MJ: Did you put together a power point presentation and went asking for funds?
SB: We assumed that we would start with VC funding. That is what we had read on a lot of blogs. We attended events like Proto, Headstart etc. Within a couple of months it was clear that it isn’t working out! It wasn’t a smooth ride. We stopped reading the blogs, stopped going to startup events and just started focusing on building the company.
MJ: How did you come up with the roles and responsibilities and made sure that you don’t step on each other’s toe?
BB: It evolved on need basis. Both of us were techies. Sachin is good at organization. I took care of catalogs and supplier relations. It was very much on need basis. And this evolved over time. No conscious effort.
MJ: Exactly when did you decide to raise money? Did the VCs come knocking? Or you went out?
BB: It was a mix of both.
SB: They came to us. It is like that inflection point stuff. We approached a few people too. We started talking to Accel Partners by end of 2008.
MJ: How long was the Accel process?
BB: 6 months.
MJ: VCs are a double edged sword. They talk about topline. They say you got to think big. Was the vision there throughout? Or did that come after interactions with VCs that it is going to be truly large?
BB: We got in with an idea that it will be big. We will make it big. We didn’t have capital to grow inorganically. We had to be profitable. It was a part of strategy that as soon as we have some breathing room we would want to grow as soon as possible.
MJ: How much thought went into deciding on books?
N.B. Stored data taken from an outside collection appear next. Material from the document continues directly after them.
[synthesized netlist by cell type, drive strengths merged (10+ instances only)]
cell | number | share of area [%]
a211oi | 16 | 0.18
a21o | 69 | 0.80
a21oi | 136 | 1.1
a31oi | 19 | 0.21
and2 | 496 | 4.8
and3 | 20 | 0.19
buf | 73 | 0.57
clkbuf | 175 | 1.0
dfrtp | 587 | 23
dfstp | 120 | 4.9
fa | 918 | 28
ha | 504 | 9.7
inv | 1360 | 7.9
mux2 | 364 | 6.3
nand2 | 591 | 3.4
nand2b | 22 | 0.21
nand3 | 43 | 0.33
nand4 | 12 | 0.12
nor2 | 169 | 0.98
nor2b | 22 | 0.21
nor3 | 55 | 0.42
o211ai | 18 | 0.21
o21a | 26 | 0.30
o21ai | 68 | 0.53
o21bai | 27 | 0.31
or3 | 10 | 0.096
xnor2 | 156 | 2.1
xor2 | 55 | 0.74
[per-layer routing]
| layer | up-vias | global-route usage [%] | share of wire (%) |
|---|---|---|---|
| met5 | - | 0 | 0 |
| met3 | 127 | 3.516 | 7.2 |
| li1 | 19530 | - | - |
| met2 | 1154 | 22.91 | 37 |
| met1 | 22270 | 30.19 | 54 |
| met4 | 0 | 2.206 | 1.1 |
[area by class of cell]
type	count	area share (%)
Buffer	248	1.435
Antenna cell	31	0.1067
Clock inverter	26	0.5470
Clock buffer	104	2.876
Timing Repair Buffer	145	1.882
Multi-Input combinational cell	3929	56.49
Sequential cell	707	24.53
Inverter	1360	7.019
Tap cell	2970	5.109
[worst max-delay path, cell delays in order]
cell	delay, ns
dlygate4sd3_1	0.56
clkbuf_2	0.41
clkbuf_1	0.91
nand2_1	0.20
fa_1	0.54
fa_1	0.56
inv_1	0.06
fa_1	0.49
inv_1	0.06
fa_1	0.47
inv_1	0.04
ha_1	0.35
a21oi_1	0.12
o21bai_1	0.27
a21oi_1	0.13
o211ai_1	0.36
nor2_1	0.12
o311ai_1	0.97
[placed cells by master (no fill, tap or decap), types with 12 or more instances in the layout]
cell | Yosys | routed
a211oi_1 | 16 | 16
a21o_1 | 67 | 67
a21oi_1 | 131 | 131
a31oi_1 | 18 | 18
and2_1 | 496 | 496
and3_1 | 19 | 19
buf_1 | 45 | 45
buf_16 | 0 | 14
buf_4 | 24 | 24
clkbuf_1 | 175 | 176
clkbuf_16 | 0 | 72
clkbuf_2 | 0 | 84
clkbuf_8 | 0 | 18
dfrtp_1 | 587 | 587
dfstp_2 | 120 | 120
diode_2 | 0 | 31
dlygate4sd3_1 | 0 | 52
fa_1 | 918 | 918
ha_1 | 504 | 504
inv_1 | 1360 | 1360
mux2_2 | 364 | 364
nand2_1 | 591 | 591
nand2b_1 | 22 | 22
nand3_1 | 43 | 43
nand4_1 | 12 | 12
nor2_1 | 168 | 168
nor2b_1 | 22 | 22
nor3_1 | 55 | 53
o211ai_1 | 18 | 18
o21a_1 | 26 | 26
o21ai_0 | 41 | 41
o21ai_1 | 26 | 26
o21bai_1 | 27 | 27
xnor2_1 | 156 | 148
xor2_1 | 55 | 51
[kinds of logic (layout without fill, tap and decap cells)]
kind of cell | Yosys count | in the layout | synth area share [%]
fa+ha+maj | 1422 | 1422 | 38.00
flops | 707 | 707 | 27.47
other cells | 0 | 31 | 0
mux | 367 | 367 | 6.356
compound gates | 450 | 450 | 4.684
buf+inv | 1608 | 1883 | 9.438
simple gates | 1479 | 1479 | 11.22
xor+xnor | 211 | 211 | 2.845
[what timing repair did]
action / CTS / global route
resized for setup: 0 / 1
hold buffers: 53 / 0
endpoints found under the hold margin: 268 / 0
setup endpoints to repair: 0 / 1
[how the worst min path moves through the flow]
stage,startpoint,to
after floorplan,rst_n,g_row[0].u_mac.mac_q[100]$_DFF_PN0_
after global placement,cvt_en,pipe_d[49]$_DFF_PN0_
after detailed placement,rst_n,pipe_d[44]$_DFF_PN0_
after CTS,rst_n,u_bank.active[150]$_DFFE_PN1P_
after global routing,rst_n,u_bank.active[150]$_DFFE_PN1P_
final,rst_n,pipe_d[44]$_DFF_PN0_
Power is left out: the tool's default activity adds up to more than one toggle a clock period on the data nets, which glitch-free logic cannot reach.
$ cat src/rtl/ctx_seq_pkg.sv
package ctx_seq_pkg;
  typedef enum logic [2:0] {
    ST_IDLE,
    ST_PUSH,
    ST_WIPE,
    ST_POP,
    ST_DRAIN
  } seq_state_t;

  localparam int PART_WORDS = 8;
  localparam int FULL_WORDS = 16;
  localparam int CNT_W      = $clog2(FULL_WORDS);
  localparam int REG_IP     = 12;
  localparam int REG_LR     = 14;
  localparam int REG_PC     = 15;
  localparam int REG_PSR    = 16;
endpackage

$ cat src/rtl/ctx_slot_map.sv
module ctx_slot_map
  import ctx_seq_pkg::*;
#(
  parameter int IDX_W = 5
) (
  input  logic [CNT_W-1:0] slot,
  output logic [IDX_W-1:0] reg_idx
);
  // Slots 0..3: R0..R3. Slots 4..7: R12, LR, PC, status. Slots 8..15: R4..R11.
  always_comb begin
    if (slot < CNT_W'(4)) begin
      reg_idx = IDX_W'(slot);
    end else if (slot < CNT_W'(PART_WORDS)) begin
      case (slot[1:0])
        2'd0:    reg_idx = IDX_W'(REG_IP);
        2'd1:    reg_idx = IDX_W'(REG_LR);
        2'd2:    reg_idx = IDX_W'(REG_PC);
        default: reg_idx = IDX_W'(REG_PSR);
      endcase
    end else begin
      reg_idx = IDX_W'(slot) - IDX_W'(4);
    end
  end
endmodule

$ cat src/rtl/ctx_sp_bank.sv
module ctx_sp_bank #(
  parameter int          AW         = 10,
  parameter logic [AW-1:0] SP_S_INIT  = '0,
  parameter logic [AW-1:0] SP_NS_INIT = '0
) (
  input  logic          clk,
  input  logic          rst,
  input  logic          sel_sec,
  output logic [AW-1:0] sp_out,
  input  logic          upd_en,
  input  logic [AW-1:0] upd_val
);
  logic [AW-1:0] sp_q [2];

  for (genvar g = 0; g < 2; g++) begin : g_dom
    localparam logic [AW-1:0] RV = (g == 1) ? SP_S_INIT : SP_NS_INIT;
    always_ff @(posedge clk) begin
      if (rst) begin
        sp_q[g] <= RV;
      end else if (upd_en && (sel_sec == 1'(g))) begin
        sp_q[g] <= upd_val;
      end
    end
  end

  assign sp_out = sp_q[sel_sec];
endmodule

$ cat src/rtl/secure_ctx_seq.sv
module secure_ctx_seq
  import ctx_seq_pkg::*;
#(
  parameter int            AW         = 10,
  parameter int            DW         = 32,
  parameter int            IDX_W      = 5,
  parameter logic [AW-1:0] SP_S_INIT  = 10'h200,
  parameter logic [AW-1:0] SP_NS_INIT = 10'h3C0,
  parameter logic          RESET_SEC  = 1'b1
) (
  input  logic             clk,
  input  logic             rst,
  input  logic             exc_req,
  input  logic             exc_to_sec,
  input  logic             ret_req,
  input  logic [1:0]       ret_code,
  output logic             sec_state,
  output logic             busy,
  output logic [1:0]       exc_ret_val,
  output logic [IDX_W-1:0] rf_rd_idx,
  input  logic [DW-1:0]    rf_rd_data,
  output logic             rf_wr_en,
  output logic [IDX_W-1:0] rf_wr_idx,
  output logic [DW-1:0]    rf_wr_data,
  output logic             rf_clr,
  output logic             mem_wr_en,
  output logic             mem_rd_en,
  output logic [AW-1:0]    mem_addr,
  output logic [DW-1:0]    mem_wdata,
  input  logic [DW-1:0]    mem_rdata
);
  seq_state_t       st;
  logic [CNT_W-1:0] cnt;
  logic             full_q;
  logic             dst_q;

  logic             idle;
  logic             full_new;
  logic             full_sel;
  logic [AW-1:0]    nwords;
  logic [CNT_W-1:0] last;
  logic             sp_sel;
  logic [AW-1:0]    sp_out;
  logic             sp_upd;
  logic [AW-1:0]    sp_nxt;
  logic [CNT_W-1:0] slot_n;
  logic [IDX_W-1:0] idx_n;
  logic [IDX_W-1:0] idx_c;

  assign idle     = (st == ST_IDLE);
  assign full_new = exc_req ? (sec_state & ~exc_to_sec) : ret_code[0];
  assign full_sel = idle ? full_new : full_q;
  assign nwords   = full_sel ? AW'(FULL_WORDS) : AW'(PART_WORDS);
  assign last     = full_q ? CNT_W'(FULL_WORDS - 1) : CNT_W'(PART_WORDS - 1);
  assign sp_sel   = idle ? (exc_req ? sec_state : ret_code[1]) : dst_q;
  assign sp_upd   = (idle && exc_req) || (st == ST_DRAIN);
  assign sp_nxt   = idle ? (sp_out - nwords) : (sp_out + nwords);
  assign slot_n   = idle ? '0 : cnt + CNT_W'(1);

  ctx_sp_bank #(
    .AW(AW), .SP_S_INIT(SP_S_INIT), .SP_NS_INIT(SP_NS_INIT)
  ) u_sp (
    .clk(clk), .rst(rst), .sel_sec(sp_sel), .sp_out(sp_out),
    .upd_en(sp_upd), .upd_val(sp_nxt)
  );

  ctx_slot_map #(.IDX_W(IDX_W)) u_map_nxt (.slot(slot_n), .reg_idx(idx_n));
  ctx_slot_map #(.IDX_W(IDX_W)) u_map_cur (.slot(cnt),    .reg_idx(idx_c));

  assign mem_wdata  = rf_rd_data;
  assign rf_wr_data = mem_rdata;

  always_ff @(posedge clk) begin
    if (rst) begin
      st          <= ST_IDLE;
      cnt         <= '0;
      full_q      <= 1'b0;
      dst_q       <= 1'b0;
      sec_state   <= RESET_SEC;
      busy        <= 1'b0;
      exc_ret_val <= '0;
      rf_rd_idx   <= '0;
      rf_wr_en    <= 1'b0;
      rf_wr_idx   <= '0;
      rf_clr      <= 1'b0;
      mem_wr_en   <= 1'b0;
      mem_rd_en   <= 1'b0;
      mem_addr    <= '0;
    end else begin
      case (st)
        ST_IDLE: begin
          if (exc_req) begin
            st          <= ST_PUSH;
            cnt         <= '0;
            full_q      <= full_new;
            dst_q       <= exc_to_sec;
            busy        <= 1'b1;
            exc_ret_val <= {sec_state, full_new};
            mem_wr_en   <= 1'b1;
            mem_addr    <= sp_nxt;
            rf_rd_idx   <= idx_n;
          end else if (ret_req) begin
            st        <= ST_POP;
            cnt       <= '0;
            full_q    <= ret_code[0];
            dst_q     <= ret_code[1];
            busy      <= 1'b1;
            mem_rd_en <= 1'b1;
            mem_addr  <= sp_out;
          end
        end
        ST_PUSH: begin
          cnt <= cnt + CNT_W'(1);
          if (cnt == last) begin
            mem_wr_en <= 1'b0;
            if (full_q) begin
              st     <= ST_WIPE;
              rf_clr <= 1'b1;
            end else begin
              st        <= ST_IDLE;
              busy      <= 1'b0;
              sec_state <= dst_q;
            end
          end else begin
            mem_addr  <= mem_addr + AW'(1);
            rf_rd_idx <= idx_n;
          end
        end
        ST_WIPE: begin
          rf_clr    <= 1'b0;
          st        <= ST_IDLE;
          busy      <= 1'b0;
          sec_state <= dst_q;
        end
        ST_POP: begin
          cnt       <= cnt + CNT_W'(1);
          rf_wr_en  <= 1'b1;
          rf_wr_idx <= idx_c;
          if (cnt == last) begin
            mem_rd_en <= 1'b0;
            st        <= ST_DRAIN;
          end else begin
            mem_addr <= mem_addr + AW'(1);
          end
        end
        ST_DRAIN: begin
          rf_wr_en  <= 1'b0;
          st        <= ST_IDLE;
          busy      <= 1'b0;
          sec_state <= dst_q;
        end
        default: st <= ST_IDLE;
      endcase
    end
  end
endmodule

$ cat config.mk
export PLATFORM = sky130hd
export DESIGN_NAME = secure_ctx_seq
export DESIGN_NICKNAME = d
export VERILOG_FILES = /design/src/rtl/ctx_seq_pkg.sv /design/src/rtl/ctx_slot_map.sv /design/src/rtl/ctx_sp_bank.sv /design/src/rtl/secure_ctx_seq.sv
export SDC_FILE = /design/constraint.sdc
export NUM_CORES = 1
export LEC_CHECK = 0
export BUFFER_PORTS_ARGS = -buffer_cell sky130_fd_sc_hd__buf_2
export CORE_ASPECT_RATIO = 0.75
export CORE_MARGIN = 5
export CORE_UTILIZATION = 40
export DETAILED_ROUTE_END_ITERATION = 8
export GPL_TIMING_DRIVEN = 0
export PLACE_DENSITY_LB_ADDON = 0.08
export SETUP_SLACK_MARGIN = 0.3
export SLEW_MARGIN = 15
export SYNTH_ARGS = -nofsm -noshare
export SYNTH_HDL_FRONTEND = slang
export SYNTH_SLANG_ARGS = --single-unit
$ cat constraint.sdc
create_clock -name clk -period 4.3 [get_ports clk]
set_input_delay 0.86 -clock clk [delete_from_list [all_inputs] [get_ports clk]]
set_output_delay 0.86 -clock clk [all_outputs]
set_load 0.005 [all_outputs]
After elaboration in Yosys (flattened, before gate mapping)
Memories as Yosys holds them, arrays and structs flattened.
Index checks and enable logic that the tools add are counted.
W data, S select, Z words.

storage, ports and cells
  output and inout bits = 92
  RAM bits = 20
  memories = 1
  logic and storage cells = 138
  register bits = 37

cells by class
  $lt $le $gt $ge = 4
  reductions and logical operators = 28
  $add $sub $neg = 6
  bitwise operators = 5
  muxes and demuxes = 61
  equal/unequal tests = 19

memories
  memory     words  bits a word  read ports  clocked after Yosys merged registers in  wr ports  line               text
  u_sp.sp_q  2      10           1           0                                        2         ctx_sp_bank.sv:13  logic [AW-1:0] sp_q [2];

operators by type and width
  cell                     number
  $mux W10                 6
  $mux W5                  7
  $pmux W5 S3              2
  $mux W1                  27
  $pmux W10 S2             1
  $ne A2 B2 Y1 const B     9
  $reduce_and A3 Y1        6
  $mux W4                  4
  $reduce_bool A2 Y1       7
  $mux W3                  4
  $add A10 B1 Y10 const B  1
  $add A10 B5 Y10          1
  $pmux W1 S2              5
  $pmux W5 S2              1
  $sub A10 B5 Y10          1
  $sub A4 B3 Y5 const B    2
  $pmux W3 S3              1
  $lt A4 B3 Y1 const B     2
  $lt A4 B4 Y1 const B     2
  $pmux W4 S2              1
  $reduce_and A4 Y1        2
  $eq A3 B2 Y1 const B     2
  $reduce_and A2 Y1        3
  $add A4 B1 Y4 const B    1
  other kinds (17)         25

Depth between registers and ports, before layout
Gate-level depths: netlist (run 1).

  word-level depth = 9
  gate-level depth with buffers = 14

By module
Synthesis (run 1) repeated with hierarchy kept, for this count alone.

second synthesis, totals
  cell total of the unflattened synthesis = 432
  area, all modules = 3738.6 um2

modules (own cells, without submodules)
  module          instances  cells each  sequential area each (um2)  area each (um2)
  secure_ctx_seq  1          344         740.7                       2635.0
  ctx_sp_bank     1          64          600.6                       905.9
  ctx_slot_map    2          12          0.0                         98.8

Least setup slack after synthesis (run 1)
No wires, ideal clock.

  path type = in2reg
  start = input exc_req
  end = register mem_addr[9]
  path buffers = 2
  setup time = 0.070 ns
  slack = 0.688 ns
  data arrival time = 3.542 ns
  cell stages on the path = 11
  cell sequence = buf_2 -> mux2_2 -> mux2i_4 -> buf_6 -> mux2_2 -> ha_1 -> a21o_1 -> o21a_1 -> o22a_1 -> o32a_1 -> a21oi_1

between the ends
  word-level cells in the longest chain between the ends = 7

ends and longest elaborated chain
  item                                                line                                        text
  from (decl)                                         secure_ctx_seq.sv:13                        input logic exc_req,
  $mux W1 (on tied branches)                          secure_ctx_seq.sv:55, secure_ctx_seq.sv:51
  $mux W1 (on tied branches)                          secure_ctx_seq.sv:55, secure_ctx_seq.sv:52
  $mem_v2 Z2 W10 or $mux W5 (tied branches)           -
  $add A10 B5 Y10 or $sub A10 B5 Y10 (tied branches)  secure_ctx_seq.sv:57                        assign sp_nxt = idle ? (sp_out - nwords) : (sp_out + nwords);
  $mux W10                                            secure_ctx_seq.sv:57
  $mux W10                                            secure_ctx_seq.sv:92                        if (exc_req) begin
  $pmux W10 S2                                        secure_ctx_seq.sv:90                        case (st)
  to (signal assigned)                                secure_ctx_seq.sv:100                       mem_addr <= sp_nxt;
  to (signal assigned)                                secure_ctx_seq.sv:109                       mem_addr <= sp_out;
  to (signal assigned)                                secure_ctx_seq.sv:125                       mem_addr <= mem_addr + AW'(1);
  to (decl)                                           secure_ctx_seq.sv:28                        output logic [AW-1:0] mem_addr,

Parallel ways exist; a longest one is shown, timed or not. The select of a mux whose other input is x is not followed.
A chain may end at the register's enable or synchronous reset.

==> results of run 1 <==
area by class of cell:
class | instances | area share [%]
Inverter | 20 | 1.71
Tap cell | 128 | 3.41
Clock inverter | 3 | 0.320
Timing Repair Buffer | 98 | 10.5
Multi-Input combinational cell | 278 | 37.6
Clock buffer | 13 | 5.76
Buffer | 81 | 12.1
Sequential cell | 57 | 28.6
routing by layer:
metal | global-route usage, % | vias up | wire length (um)
li1 | - | 1693 | -
met1 | 26.5 | 1557 | 5140
met2 | 26.2 | 174 | 4200
met3 | 4.39 | 9 | 1050
met4 | 4.29 | 0 | 99
met5 | 0 | - | 0
sequential cells by signal, summed over array words and instances (netlist names):
register / flops
u_sp.sp_q: 20
mem_addr: 10
rf_rd_idx: 5
rf_wr_idx: 5
cnt: 4
st: 3
exc_ret_val: 2
busy: 1
dst_q: 1
full_q: 1
mem_rd_en: 1
mem_wr_en: 1
rf_clr: 1
rf_wr_en: 1
sec_state: 1
logic make-up after synthesis:
family	share of synthesized area, %
flip-flops	35.7
buffers and inverters	17.3
adder cells (fa/ha/maj)	4.00
XOR/XNOR	1.87
multiplexers	6.33
AO/OA/AOI/OAI	17.4
AND/OR/NAND/NOR	17.4
critical path, cell delays in order:
cell      delay [ns]
buf_2           0.16
mux2_2          0.39
mux2i_4         0.34
buf_6           0.22
mux2_2          0.36
ha_1            0.39
o21ai_0         0.11
a21oi_1         0.34
o21ai_0         0.16
a21boi_0        0.26
o21ai_0         0.13
synthesized netlist by cell type (2+ instances only):
| master | count | share of area (%) |
|---|---|---|
| a2111oi_0 | 2 | 0.47 |
| a211oi_1 | 9 | 1.8 |
| a21o_1 | 2 | 0.40 |
| a21oi_1 | 27 | 3.6 |
| a22oi_1 | 2 | 0.40 |
| a31oi_1 | 3 | 0.50 |
| a41oi_1 | 2 | 0.47 |
| and2_1 | 4 | 0.67 |
| and3_1 | 4 | 0.67 |
| buf_1 | 2 | 0.20 |
| buf_4 | 64 | 13 |
| buf_6 | 3 | 0.90 |
| clkbuf_1 | 11 | 1.1 |
| dfxtp_1 | 37 | 20 |
| edfxtp_1 | 20 | 16 |
| ha_1 | 12 | 4.0 |
| inv_1 | 18 | 1.8 |
| mux2_2 | 4 | 1.2 |
| mux2_4 | 4 | 1.6 |
| mux2i_1 | 11 | 2.9 |
| nand2_1 | 37 | 3.7 |
| nand2b_1 | 7 | 1.2 |
| nand3_1 | 16 | 2.1 |
| nand3b_1 | 2 | 0.40 |
| nand4_1 | 2 | 0.33 |
| nor2_1 | 49 | 4.9 |
| nor2b_1 | 4 | 0.67 |
| nor3_1 | 7 | 0.93 |
| o211ai_1 | 7 | 1.4 |
| o21a_1 | 2 | 0.40 |
| o21ai_0 | 19 | 2.5 |
| o21ba_2 | 2 | 0.53 |
| o31ai_1 | 2 | 0.40 |
| or3_1 | 5 | 0.83 |
| xnor2_1 | 4 | 0.93 |
| xor2_1 | 4 | 0.93 |
metrics by stage:
step / instances / hold slack, ns / setup WS (ns) / power (uW) / utilization (%)
2_1_floorplan: 436 / 0.448 / 0.688 / 1010 / -
3_3_place_gp: 661 / 0.438 / 0.344 / 1160 / 48.3
3_5_place_dp: 662 / 0.444 / 0.268 / 1170 / 48.3
4_1_cts: 678 / 0.450 / 0.609 / 1850 / 51.5
5_1_grt: 678 / 0.470 / 0.334 / 1940 / 51.5
6_report: 678 / 0.447 / 0.604 / 1830 / 51.5
worst max path at each step:
stage                        from               to  slack [ns]  depth (start not counted)
final                     exc_req  u_sp.sp_q[0][8]        0.60                         11
after global placement    exc_req      mem_addr[9]        0.34                         12
after detailed placement  exc_req      mem_addr[6]        0.27                         12
after floorplan           exc_req      mem_addr[9]        0.69                         11
after global routing      exc_req      mem_addr[6]        0.33                         12
after CTS                 exc_req      mem_addr[6]        0.61                         12
power by group through the flow:
stage | Clock, uW | Combinational [uW] | Sequential, uW
floorplan | 0 | 363 | 649
global placement | 0 | 500 | 658
detailed placement | 0 | 508 | 659
CTS | 687 | 510 | 649
global route | 716 | 563 | 657
finish | 675 | 510 | 649
==> results.sh, run 1 <==
export IMPL_status="complete, no violations"
export IMPL_hpwl_um=8200
export IMPL_ys_ff_latch=57
export IMPL_synth_ff_type="dfxtp_1"
export IMPL_maxCapViolations=0
export IMPL_reg2reg_to="u_sp.sp_q[0][8]"
export IMPL_min_to="rf_wr_idx[1]"
export IMPL_die_w_um=122
export IMPL_drc=0
export IMPL_cp_start_kind="primary input"
export IMPL_yosysWarnings=0
export IMPL_fin_area_um2=4690
export IMPL_rows=30
export IMPL_finalMaxSlewViolations=0
export IMPL_grt_max_degree=14
export IMPL_portBuffers=97
export IMPL_die_area_um2=11400
export IMPL_r2r_start="st[2]"
export IMPL_final_nets=628
export IMPL_worstPathMaxFanout=10
export IMPL_ctsResizeCount=0
export IMPL_setup_violations=0
export IMPL_via_count=3433
export IMPL_avgSynthCellArea_um2=8.61
export IMPL_start_util_pct=41.2
export IMPL_ctsHoldBuffers=0
export IMPL_detail_route_iter0_violations=155
export IMPL_clkTransAtPathRegs_ns=0.05
export IMPL_overflow=0
export IMPL_cts_htree_levels=3
export IMPL_intPower_uw=1270
export IMPL_final_seq_area_um2=1340
export IMPL_drive_above_1_share_pct=36.0
export IMPL_final_cell_mix="98 x buf_2, 65 x buf_4, 49 x nor2_1"
export IMPL_clock_skew_ns=0.00559
export IMPL_routabilityCongestion=0.897
export IMPL_seqPwrFrac_pct=35.4
export IMPL_area_delta_synth_final_pct=25.0
export IMPL_cts_root_buf="clkbuf_16"
export IMPL_finalSetupTns_ns=0
export IMPL_multi_input_area_um2=1770
export IMPL_swShare_pct=30.5
export IMPL_r2r_slack_ns=0.70
export IMPL_combPwrFrac_pct=27.8
export IMPL_syn_inst=436
export IMPL_max_clock_freq_ghz=0.271
export IMPL_synth_edf_count=20
export IMPL_ys_async_sr_fraction_pct=0
export IMPL_arrival_ns=3.76
export IMPL_clock_power_share_pct=36.8
export IMPL_clock_sinks=57
export IMPL_netlist_area_um2=3760
export IMPL_ys_seq_area_share_pct=35.7
export IMPL_post_cts_setup_buffers=0
export IMPL_syn_nets=519
export IMPL_relSlewSlack_pct=35.6
export IMPL_hold_violations=0
export IMPL_drt_pass1_iter_count=5
export IMPL_antenna_found_initial=0
export IMPL_wirelength_um=10500
export IMPL_grt_pass1_vias=3132
export IMPL_num_io_pins=163
export IMPL_coreArea_um2=9120
export IMPL_fin_crit_ns=3.70
export IMPL_grt_pass1_wl_um=16000
export IMPL_grt_use_total_pct=17.9
export IMPL_end_kind="register"
export IMPL_cts_buffers=9
export IMPL_hp_class="reg -> reg"
export IMPL_cts_tree="yes"
export IMPL_diodes=0
export IMPL_powerDensity_nw_per_um2=391
export IMPL_reg2reg_depth=13
export IMPL_ant_nets=0
export IMPL_holdPathStages=2
export IMPL_finalCritPeriodShare_pct=86.0
export IMPL_hold_start="rf_wr_idx[1]"
export IMPL_leakagePower_uw=0.00215
export IMPL_layout_commonest_cell="buf_2"
export IMPL_worst_skew_pair_late_latency_ns=0.33
export IMPL_peakVddDrop_uv=176
export IMPL_viasPerCell=5.06
export IMPL_fp_dieH_um=93.9
export IMPL_fillers=905
export IMPL_worstPathRequired_ns=4.36
export IMPL_clockBufferDepth=2
export IMPL_ys_types=62
export IMPL_tightestPinTransition_ns=0.955
export IMPL_placed_cell_area_um2=4410
export IMPL_switching_power_uw=560
export IMPL_rsz0062_at_grt="no"
export IMPL_path_class="in -> reg"
export IMPL_wl_per_cell_um=15.5
Power figures use the tool's default switching activity.
==> run 2, diff against run 1 <==
--- a/config.mk
+++ b/config.mk
@@ -5,11 +5,12 @@
 export SDC_FILE = /design/constraint.sdc
 export NUM_CORES = 1
 export LEC_CHECK = 0
-export BUFFER_PORTS_ARGS = -buffer_cell sky130_fd_sc_hd__buf_2
+export ABC_CLOCK_PERIOD_IN_PS = 4300
 export CORE_ASPECT_RATIO = 0.75
 export CORE_MARGIN = 5
 export CORE_UTILIZATION = 40
 export DETAILED_ROUTE_END_ITERATION = 8
+export DONT_BUFFER_PORTS = 1
 export GPL_TIMING_DRIVEN = 0
 export PLACE_DENSITY_LB_ADDON = 0.08
 export SETUP_SLACK_MARGIN = 0.3
==> run 2 against run 1 <==
Global-route usage grew 0.22 points. Routed wire length shrank 0.13%. Critical path type unchanged. Fmax shrank 1.4%.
BB: We gave a lot of thought to it. There were some advantages with books- no damages, no touch-and-feel problem. We were unknown to people and trusting us with a Rs 100 transaction of Chetan Bhagat book was much more easier.
MJ: ABCD is my acronym in ecommerce context for A: Access B: behaviour C: collections D: delivery. So question is- pick any of them, or all of them. What are the challenges that you faced? What sort of challenges operationally, externally that you ran into. Give some specifics.
BB: We faced all the challenges that arise in dealing with third party. You won’t get a payment gateway unless you have an office, phones etc. So we started with Paypal’s service. We had to work closely with courier companies across India. Then, getting data from suppliers is difficult. We now have a large team for supplier relations.
MJ: When you were talking to delivery/logistics providers, what problems arose? Did you ever fail to deliver on SLAs?
BB: We didn’t care about the costs. We started with two companies. We chose the best couriers and paid them retail rates. Started with Bluedart. Even if you lose some money choose the best.
SB: For third party we weren’t negotiating on price, we were on service. Prices will happen later. There is enough competition to ensure that prices come down.
MJ: Recruiting and Retention. India is still very cash compensation based economy. Lately some feel equity options are good and attractive and so this challenge gets mitigated in some manner. But still in India it really comes down to teams. Talk about that. How were you able to incentivize, attract, retain and train a team?
BB: An exciting thing about being an Indian company operating in Indian market is that they can explain the stuff to their parents, friends and people around them. Every entrepreneur should try to sell this to their employees.
MJ: Do you guys think that a pureplay online business at least in near future can be created in India? Is that something you fundamentally believe in?
SB: It is possible. I will not call our business a pureplay ecommerce business. This is not what we do everyday. If you only concentrate on online then also the opportunity is big.